Saved data entries
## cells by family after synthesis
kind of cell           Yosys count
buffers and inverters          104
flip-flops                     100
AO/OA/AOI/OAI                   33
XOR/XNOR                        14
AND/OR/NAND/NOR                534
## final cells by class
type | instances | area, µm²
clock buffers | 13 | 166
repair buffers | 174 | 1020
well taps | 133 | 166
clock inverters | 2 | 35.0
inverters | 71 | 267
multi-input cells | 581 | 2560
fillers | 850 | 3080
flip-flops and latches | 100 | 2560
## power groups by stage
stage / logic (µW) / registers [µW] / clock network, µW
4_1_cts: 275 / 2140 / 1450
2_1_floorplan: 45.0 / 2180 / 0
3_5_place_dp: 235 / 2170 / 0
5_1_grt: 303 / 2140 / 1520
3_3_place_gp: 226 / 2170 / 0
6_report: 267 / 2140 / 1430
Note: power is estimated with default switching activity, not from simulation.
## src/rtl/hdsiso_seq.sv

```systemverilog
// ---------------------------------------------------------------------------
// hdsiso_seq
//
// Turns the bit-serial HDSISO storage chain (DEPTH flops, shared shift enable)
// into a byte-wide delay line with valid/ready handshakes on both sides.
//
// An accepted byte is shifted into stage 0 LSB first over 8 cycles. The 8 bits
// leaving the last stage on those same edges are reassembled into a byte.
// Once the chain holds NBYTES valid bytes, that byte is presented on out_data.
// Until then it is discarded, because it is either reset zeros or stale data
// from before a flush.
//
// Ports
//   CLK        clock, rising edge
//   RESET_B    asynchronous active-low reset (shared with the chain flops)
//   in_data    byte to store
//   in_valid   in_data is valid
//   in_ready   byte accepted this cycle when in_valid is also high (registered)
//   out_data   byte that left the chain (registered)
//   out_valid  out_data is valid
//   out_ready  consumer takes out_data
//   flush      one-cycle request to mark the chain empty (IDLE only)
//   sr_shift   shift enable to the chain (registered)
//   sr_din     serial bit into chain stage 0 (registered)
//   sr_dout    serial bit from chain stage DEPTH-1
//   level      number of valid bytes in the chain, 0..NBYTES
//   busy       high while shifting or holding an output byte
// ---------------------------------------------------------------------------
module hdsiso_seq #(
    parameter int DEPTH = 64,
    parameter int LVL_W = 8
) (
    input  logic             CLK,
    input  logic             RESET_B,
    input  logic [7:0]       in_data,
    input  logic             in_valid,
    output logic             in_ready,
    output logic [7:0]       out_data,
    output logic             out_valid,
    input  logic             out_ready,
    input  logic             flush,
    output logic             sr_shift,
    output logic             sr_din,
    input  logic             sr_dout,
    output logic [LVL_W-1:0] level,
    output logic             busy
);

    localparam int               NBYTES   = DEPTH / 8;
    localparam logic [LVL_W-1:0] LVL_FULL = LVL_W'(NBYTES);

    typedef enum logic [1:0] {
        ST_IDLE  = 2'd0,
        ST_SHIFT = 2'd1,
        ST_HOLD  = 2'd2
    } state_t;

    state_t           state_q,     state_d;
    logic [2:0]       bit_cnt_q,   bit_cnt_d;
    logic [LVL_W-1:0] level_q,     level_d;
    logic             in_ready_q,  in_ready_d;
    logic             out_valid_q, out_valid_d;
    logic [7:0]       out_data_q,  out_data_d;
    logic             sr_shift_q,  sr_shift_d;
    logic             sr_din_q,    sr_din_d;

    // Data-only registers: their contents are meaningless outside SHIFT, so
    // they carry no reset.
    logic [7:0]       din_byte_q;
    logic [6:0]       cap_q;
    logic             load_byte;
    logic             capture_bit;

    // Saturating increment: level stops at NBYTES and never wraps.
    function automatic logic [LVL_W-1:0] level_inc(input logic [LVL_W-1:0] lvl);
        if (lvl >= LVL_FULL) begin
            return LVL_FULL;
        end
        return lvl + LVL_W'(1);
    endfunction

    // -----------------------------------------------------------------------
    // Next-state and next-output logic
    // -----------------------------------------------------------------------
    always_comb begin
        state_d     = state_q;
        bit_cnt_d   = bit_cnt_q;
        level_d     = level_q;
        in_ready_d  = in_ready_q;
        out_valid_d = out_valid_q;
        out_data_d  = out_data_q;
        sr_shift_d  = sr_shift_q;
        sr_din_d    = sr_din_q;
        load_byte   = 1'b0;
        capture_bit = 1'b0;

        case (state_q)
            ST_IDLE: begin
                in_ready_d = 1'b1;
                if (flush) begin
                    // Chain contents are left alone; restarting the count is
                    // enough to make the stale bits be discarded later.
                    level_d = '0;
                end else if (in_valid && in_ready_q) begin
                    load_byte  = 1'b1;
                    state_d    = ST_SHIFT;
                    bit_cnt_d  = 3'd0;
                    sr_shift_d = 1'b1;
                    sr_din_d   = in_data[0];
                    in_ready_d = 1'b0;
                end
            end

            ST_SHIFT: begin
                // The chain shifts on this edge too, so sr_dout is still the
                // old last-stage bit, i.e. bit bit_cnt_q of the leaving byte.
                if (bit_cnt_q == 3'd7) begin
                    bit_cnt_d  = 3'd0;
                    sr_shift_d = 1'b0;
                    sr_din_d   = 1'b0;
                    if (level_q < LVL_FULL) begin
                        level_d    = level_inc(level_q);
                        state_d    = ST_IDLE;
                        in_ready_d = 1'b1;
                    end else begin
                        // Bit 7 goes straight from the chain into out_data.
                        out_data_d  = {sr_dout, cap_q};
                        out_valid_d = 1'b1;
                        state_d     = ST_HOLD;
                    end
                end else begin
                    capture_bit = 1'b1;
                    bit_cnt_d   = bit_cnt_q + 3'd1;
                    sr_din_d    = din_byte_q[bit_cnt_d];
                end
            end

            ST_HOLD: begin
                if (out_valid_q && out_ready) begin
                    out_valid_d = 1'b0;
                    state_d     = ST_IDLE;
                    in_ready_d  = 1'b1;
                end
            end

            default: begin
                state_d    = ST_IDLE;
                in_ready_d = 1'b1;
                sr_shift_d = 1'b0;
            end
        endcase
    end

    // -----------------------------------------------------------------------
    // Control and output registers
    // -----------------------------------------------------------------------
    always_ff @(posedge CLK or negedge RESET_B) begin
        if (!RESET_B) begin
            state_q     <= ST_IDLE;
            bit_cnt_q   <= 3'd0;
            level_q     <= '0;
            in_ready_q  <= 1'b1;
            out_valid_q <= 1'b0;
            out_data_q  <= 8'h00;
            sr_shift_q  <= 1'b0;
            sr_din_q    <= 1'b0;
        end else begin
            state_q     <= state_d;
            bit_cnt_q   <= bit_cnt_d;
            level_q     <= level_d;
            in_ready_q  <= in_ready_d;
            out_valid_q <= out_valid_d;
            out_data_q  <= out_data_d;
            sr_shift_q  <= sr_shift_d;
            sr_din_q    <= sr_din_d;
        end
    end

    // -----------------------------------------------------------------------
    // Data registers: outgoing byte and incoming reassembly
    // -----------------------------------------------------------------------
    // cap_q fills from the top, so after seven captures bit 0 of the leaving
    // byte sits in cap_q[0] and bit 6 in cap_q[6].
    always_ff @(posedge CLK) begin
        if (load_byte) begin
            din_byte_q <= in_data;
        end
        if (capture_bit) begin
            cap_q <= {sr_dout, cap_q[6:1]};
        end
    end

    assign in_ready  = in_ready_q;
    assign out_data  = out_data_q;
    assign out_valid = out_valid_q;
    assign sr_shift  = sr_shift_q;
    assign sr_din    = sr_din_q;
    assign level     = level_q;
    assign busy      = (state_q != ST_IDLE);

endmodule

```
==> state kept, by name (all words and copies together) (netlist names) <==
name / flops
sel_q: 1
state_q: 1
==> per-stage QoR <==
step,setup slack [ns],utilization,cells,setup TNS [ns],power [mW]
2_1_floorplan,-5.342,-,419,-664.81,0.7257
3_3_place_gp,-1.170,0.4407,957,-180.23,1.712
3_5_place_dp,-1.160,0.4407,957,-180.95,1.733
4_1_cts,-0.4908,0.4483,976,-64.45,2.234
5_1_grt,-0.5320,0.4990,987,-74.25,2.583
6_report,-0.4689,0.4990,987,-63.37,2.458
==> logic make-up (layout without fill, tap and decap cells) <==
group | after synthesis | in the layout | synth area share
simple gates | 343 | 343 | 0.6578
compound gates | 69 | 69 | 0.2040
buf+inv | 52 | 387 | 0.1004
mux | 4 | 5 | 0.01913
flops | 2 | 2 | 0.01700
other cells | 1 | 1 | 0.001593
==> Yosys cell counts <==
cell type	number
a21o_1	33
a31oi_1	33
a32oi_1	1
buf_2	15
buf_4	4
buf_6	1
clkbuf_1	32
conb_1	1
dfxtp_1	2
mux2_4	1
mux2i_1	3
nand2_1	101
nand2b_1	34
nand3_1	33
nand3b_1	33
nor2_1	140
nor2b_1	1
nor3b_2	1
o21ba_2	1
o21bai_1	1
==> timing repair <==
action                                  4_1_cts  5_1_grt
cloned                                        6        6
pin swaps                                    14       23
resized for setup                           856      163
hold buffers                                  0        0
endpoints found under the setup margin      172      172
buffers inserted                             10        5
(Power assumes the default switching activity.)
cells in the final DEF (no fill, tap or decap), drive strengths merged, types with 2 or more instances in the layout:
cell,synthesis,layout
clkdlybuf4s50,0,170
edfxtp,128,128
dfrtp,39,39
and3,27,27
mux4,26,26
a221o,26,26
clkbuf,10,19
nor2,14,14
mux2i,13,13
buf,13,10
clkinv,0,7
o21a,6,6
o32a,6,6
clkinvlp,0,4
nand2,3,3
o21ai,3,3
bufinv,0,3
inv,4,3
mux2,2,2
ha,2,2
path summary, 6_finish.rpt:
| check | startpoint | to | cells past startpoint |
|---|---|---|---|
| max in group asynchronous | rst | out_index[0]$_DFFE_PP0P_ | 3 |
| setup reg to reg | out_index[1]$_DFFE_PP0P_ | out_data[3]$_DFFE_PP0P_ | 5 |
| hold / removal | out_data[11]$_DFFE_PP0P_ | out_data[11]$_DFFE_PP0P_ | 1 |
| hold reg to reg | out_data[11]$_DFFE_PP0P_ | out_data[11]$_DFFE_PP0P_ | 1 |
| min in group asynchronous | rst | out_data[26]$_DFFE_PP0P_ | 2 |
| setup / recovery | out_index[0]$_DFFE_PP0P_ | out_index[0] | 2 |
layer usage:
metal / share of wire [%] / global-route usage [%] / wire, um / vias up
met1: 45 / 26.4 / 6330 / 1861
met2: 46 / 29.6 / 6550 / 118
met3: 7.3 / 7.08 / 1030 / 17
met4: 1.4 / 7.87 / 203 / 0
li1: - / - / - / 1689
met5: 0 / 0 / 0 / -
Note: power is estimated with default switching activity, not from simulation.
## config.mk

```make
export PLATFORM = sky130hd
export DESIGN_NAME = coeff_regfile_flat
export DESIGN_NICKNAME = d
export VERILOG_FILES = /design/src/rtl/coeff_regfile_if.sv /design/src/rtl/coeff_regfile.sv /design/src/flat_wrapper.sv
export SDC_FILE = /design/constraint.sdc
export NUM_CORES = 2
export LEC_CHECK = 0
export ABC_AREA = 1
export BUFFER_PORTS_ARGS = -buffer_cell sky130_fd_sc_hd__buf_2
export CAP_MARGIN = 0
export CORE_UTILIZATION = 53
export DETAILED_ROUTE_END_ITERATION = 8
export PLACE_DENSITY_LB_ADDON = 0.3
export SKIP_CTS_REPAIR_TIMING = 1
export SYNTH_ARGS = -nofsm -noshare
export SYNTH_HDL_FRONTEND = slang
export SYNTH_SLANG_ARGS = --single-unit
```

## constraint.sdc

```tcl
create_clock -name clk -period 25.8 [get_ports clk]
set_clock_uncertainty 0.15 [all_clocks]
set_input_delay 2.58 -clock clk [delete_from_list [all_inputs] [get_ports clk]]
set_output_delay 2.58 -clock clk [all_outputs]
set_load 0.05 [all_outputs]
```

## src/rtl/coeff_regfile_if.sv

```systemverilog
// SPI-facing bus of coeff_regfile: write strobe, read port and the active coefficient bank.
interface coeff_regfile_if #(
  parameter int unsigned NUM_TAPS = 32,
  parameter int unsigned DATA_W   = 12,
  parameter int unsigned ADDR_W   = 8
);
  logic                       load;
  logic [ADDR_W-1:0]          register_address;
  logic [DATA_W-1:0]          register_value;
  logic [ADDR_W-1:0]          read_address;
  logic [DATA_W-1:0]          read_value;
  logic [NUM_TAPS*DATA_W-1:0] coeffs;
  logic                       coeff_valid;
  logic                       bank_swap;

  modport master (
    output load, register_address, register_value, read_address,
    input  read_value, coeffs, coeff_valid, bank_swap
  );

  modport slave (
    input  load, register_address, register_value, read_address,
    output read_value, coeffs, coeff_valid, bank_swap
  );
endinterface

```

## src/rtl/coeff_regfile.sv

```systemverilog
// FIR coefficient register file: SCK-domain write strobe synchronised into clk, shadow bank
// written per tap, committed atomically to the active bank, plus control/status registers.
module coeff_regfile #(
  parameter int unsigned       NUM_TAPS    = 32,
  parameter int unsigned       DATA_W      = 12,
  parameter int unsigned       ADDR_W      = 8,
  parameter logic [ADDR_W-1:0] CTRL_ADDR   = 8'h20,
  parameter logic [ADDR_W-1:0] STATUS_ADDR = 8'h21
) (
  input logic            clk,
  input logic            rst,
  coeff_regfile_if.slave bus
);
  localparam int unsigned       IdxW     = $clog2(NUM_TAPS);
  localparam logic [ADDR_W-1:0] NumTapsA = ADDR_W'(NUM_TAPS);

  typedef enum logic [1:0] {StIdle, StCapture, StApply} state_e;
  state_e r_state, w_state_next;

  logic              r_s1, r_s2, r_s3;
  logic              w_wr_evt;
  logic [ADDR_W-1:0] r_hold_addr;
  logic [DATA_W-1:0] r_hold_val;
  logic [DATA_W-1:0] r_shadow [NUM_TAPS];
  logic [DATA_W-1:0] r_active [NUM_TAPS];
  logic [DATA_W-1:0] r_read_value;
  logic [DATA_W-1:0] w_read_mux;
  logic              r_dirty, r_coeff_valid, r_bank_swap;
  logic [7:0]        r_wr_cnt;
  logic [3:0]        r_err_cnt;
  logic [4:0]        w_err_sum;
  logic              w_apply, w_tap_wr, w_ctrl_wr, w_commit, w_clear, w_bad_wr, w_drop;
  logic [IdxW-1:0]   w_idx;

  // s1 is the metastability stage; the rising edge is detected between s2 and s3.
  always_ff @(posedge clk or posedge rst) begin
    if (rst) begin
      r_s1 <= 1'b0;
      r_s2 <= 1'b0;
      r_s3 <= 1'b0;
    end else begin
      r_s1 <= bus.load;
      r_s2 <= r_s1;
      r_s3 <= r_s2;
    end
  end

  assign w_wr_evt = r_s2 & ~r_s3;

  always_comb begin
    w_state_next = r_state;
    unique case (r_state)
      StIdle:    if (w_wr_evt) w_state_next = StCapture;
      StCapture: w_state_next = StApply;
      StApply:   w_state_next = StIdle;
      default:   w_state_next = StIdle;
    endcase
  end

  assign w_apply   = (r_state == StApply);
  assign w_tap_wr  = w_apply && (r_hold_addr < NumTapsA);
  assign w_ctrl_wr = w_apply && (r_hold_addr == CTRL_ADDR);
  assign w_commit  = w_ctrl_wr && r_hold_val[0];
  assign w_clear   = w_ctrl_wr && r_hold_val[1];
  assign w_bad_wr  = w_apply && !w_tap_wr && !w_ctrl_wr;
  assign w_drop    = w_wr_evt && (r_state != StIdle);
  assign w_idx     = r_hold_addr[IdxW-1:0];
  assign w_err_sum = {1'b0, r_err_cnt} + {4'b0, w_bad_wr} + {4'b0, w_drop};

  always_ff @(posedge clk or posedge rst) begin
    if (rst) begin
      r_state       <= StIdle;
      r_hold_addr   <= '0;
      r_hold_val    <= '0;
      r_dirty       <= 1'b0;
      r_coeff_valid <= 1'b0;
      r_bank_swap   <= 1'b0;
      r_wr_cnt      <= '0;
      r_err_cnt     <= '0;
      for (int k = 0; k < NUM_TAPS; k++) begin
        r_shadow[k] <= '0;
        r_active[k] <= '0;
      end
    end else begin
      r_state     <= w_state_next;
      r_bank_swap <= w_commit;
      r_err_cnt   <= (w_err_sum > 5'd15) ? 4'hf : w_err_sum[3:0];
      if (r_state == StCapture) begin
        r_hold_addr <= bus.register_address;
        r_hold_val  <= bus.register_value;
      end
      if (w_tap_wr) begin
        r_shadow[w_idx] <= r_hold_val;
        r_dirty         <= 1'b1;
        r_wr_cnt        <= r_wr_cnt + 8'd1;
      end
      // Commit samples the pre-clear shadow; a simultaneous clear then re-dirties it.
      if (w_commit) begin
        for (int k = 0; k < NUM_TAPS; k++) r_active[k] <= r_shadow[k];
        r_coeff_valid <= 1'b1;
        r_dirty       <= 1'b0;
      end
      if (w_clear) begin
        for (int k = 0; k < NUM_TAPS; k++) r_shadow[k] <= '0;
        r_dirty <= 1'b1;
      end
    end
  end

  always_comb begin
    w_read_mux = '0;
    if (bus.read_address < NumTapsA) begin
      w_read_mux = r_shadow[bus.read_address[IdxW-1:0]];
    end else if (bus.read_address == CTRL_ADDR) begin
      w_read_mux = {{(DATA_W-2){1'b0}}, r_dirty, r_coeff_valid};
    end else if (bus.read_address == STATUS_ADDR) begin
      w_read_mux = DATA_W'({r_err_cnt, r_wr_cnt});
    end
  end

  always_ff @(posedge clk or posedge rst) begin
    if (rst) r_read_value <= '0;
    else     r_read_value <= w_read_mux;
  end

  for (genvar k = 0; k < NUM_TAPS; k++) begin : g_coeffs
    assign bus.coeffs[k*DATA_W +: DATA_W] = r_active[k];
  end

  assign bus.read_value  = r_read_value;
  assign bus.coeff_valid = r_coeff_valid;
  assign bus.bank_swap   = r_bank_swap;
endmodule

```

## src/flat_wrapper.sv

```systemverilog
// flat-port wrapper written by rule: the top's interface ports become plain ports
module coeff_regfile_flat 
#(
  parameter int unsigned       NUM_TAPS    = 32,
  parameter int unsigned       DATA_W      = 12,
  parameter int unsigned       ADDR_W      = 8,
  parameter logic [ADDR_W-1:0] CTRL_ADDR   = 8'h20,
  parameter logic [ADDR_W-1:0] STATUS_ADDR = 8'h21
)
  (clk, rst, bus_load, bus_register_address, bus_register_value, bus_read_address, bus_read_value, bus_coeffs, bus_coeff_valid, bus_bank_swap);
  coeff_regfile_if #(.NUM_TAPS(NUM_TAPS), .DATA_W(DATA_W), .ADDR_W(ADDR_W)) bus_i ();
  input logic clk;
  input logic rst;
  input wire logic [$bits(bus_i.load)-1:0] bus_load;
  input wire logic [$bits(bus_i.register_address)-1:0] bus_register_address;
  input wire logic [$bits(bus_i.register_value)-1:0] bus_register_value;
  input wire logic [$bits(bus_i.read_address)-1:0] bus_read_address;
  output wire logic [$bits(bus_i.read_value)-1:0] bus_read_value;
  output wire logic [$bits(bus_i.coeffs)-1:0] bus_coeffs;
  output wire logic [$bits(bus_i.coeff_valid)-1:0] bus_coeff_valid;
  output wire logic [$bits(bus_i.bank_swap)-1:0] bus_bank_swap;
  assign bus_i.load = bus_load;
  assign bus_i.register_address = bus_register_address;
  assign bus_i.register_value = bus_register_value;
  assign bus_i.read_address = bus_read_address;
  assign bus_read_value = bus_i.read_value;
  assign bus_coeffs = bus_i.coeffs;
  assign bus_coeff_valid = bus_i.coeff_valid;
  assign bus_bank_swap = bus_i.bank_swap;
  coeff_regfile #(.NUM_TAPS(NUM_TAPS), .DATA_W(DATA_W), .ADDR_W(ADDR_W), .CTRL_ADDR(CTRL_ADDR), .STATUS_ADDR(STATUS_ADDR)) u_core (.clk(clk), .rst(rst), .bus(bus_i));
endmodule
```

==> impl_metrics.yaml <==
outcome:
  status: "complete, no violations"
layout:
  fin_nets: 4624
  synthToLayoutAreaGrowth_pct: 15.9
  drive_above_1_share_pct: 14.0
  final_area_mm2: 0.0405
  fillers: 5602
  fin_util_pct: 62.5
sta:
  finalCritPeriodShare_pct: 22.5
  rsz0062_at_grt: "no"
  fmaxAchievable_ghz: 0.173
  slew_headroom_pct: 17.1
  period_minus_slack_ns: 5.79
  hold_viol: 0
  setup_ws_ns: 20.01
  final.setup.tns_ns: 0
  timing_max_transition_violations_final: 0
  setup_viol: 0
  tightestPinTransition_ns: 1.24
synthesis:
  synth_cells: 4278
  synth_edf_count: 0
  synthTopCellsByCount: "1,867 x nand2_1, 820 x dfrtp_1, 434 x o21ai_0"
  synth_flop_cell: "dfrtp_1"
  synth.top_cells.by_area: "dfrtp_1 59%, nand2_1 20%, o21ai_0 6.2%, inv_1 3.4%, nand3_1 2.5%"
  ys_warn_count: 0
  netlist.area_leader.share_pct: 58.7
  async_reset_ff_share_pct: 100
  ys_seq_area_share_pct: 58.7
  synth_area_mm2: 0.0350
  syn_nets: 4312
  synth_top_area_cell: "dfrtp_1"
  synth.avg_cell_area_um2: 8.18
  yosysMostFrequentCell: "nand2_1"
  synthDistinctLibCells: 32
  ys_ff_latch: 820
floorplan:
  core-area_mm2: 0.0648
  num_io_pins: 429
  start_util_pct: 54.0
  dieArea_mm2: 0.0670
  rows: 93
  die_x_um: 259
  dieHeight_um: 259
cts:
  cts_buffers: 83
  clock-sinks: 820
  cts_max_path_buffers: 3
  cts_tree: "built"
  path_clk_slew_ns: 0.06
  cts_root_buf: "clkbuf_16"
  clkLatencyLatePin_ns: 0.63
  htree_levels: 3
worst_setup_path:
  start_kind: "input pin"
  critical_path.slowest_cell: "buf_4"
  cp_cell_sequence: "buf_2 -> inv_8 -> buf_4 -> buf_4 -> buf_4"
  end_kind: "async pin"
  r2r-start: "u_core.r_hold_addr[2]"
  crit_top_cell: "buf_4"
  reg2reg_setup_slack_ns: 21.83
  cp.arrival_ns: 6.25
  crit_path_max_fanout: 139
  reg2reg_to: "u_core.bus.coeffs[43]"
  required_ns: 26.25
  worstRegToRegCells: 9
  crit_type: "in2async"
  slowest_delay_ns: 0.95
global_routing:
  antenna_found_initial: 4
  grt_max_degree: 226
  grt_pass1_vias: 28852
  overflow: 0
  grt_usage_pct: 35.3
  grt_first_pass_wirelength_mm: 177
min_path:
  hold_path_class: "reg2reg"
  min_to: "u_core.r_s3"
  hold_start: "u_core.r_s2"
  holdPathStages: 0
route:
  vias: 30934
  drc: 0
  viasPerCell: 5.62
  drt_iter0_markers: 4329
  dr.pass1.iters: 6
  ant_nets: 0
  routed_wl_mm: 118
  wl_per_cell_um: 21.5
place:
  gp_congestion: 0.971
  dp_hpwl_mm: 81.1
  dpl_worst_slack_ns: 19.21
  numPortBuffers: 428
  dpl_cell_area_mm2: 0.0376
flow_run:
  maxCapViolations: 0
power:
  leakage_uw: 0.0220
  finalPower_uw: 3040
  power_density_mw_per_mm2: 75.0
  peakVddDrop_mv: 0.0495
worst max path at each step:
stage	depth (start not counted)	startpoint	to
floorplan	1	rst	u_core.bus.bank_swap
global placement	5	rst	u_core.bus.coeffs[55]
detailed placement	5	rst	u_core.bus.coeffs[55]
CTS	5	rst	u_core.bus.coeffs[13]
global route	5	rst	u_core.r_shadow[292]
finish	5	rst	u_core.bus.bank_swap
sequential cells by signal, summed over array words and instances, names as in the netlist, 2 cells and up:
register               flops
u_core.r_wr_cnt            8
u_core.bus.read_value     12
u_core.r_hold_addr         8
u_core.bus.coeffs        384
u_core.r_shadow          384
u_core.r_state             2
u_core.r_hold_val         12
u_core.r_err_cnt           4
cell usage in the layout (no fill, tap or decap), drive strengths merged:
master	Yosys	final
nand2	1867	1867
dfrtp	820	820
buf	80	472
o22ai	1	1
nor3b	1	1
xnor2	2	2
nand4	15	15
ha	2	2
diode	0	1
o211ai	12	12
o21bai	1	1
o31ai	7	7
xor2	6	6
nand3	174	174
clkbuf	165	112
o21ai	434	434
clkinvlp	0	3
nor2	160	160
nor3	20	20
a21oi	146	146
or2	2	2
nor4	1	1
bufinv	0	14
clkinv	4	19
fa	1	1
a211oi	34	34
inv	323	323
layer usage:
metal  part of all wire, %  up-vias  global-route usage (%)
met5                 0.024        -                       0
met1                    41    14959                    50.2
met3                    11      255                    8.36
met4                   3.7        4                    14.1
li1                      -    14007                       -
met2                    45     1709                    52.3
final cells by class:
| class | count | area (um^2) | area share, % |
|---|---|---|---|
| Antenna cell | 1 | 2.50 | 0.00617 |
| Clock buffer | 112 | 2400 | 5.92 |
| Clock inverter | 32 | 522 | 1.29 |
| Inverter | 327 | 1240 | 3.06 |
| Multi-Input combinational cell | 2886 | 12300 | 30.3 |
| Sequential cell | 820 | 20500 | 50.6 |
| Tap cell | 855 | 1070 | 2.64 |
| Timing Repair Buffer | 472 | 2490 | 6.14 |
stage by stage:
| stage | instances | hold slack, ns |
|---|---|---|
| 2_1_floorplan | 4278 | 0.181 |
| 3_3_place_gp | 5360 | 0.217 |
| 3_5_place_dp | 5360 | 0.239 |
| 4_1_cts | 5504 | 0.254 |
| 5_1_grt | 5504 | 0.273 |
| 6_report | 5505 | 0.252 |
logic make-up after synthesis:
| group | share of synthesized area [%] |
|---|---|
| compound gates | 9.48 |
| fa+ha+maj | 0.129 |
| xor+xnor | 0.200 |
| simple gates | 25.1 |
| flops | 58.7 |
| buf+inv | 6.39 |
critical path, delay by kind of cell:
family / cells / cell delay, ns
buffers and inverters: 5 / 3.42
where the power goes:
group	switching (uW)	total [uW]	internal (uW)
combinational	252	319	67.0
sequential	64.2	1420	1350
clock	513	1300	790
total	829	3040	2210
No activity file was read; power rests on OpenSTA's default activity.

* [To do] Pick out every line above that holds the word "flip" and copy it.

* [Completed task]
flip-flops                     100
flip-flops and latches | 100 | 2560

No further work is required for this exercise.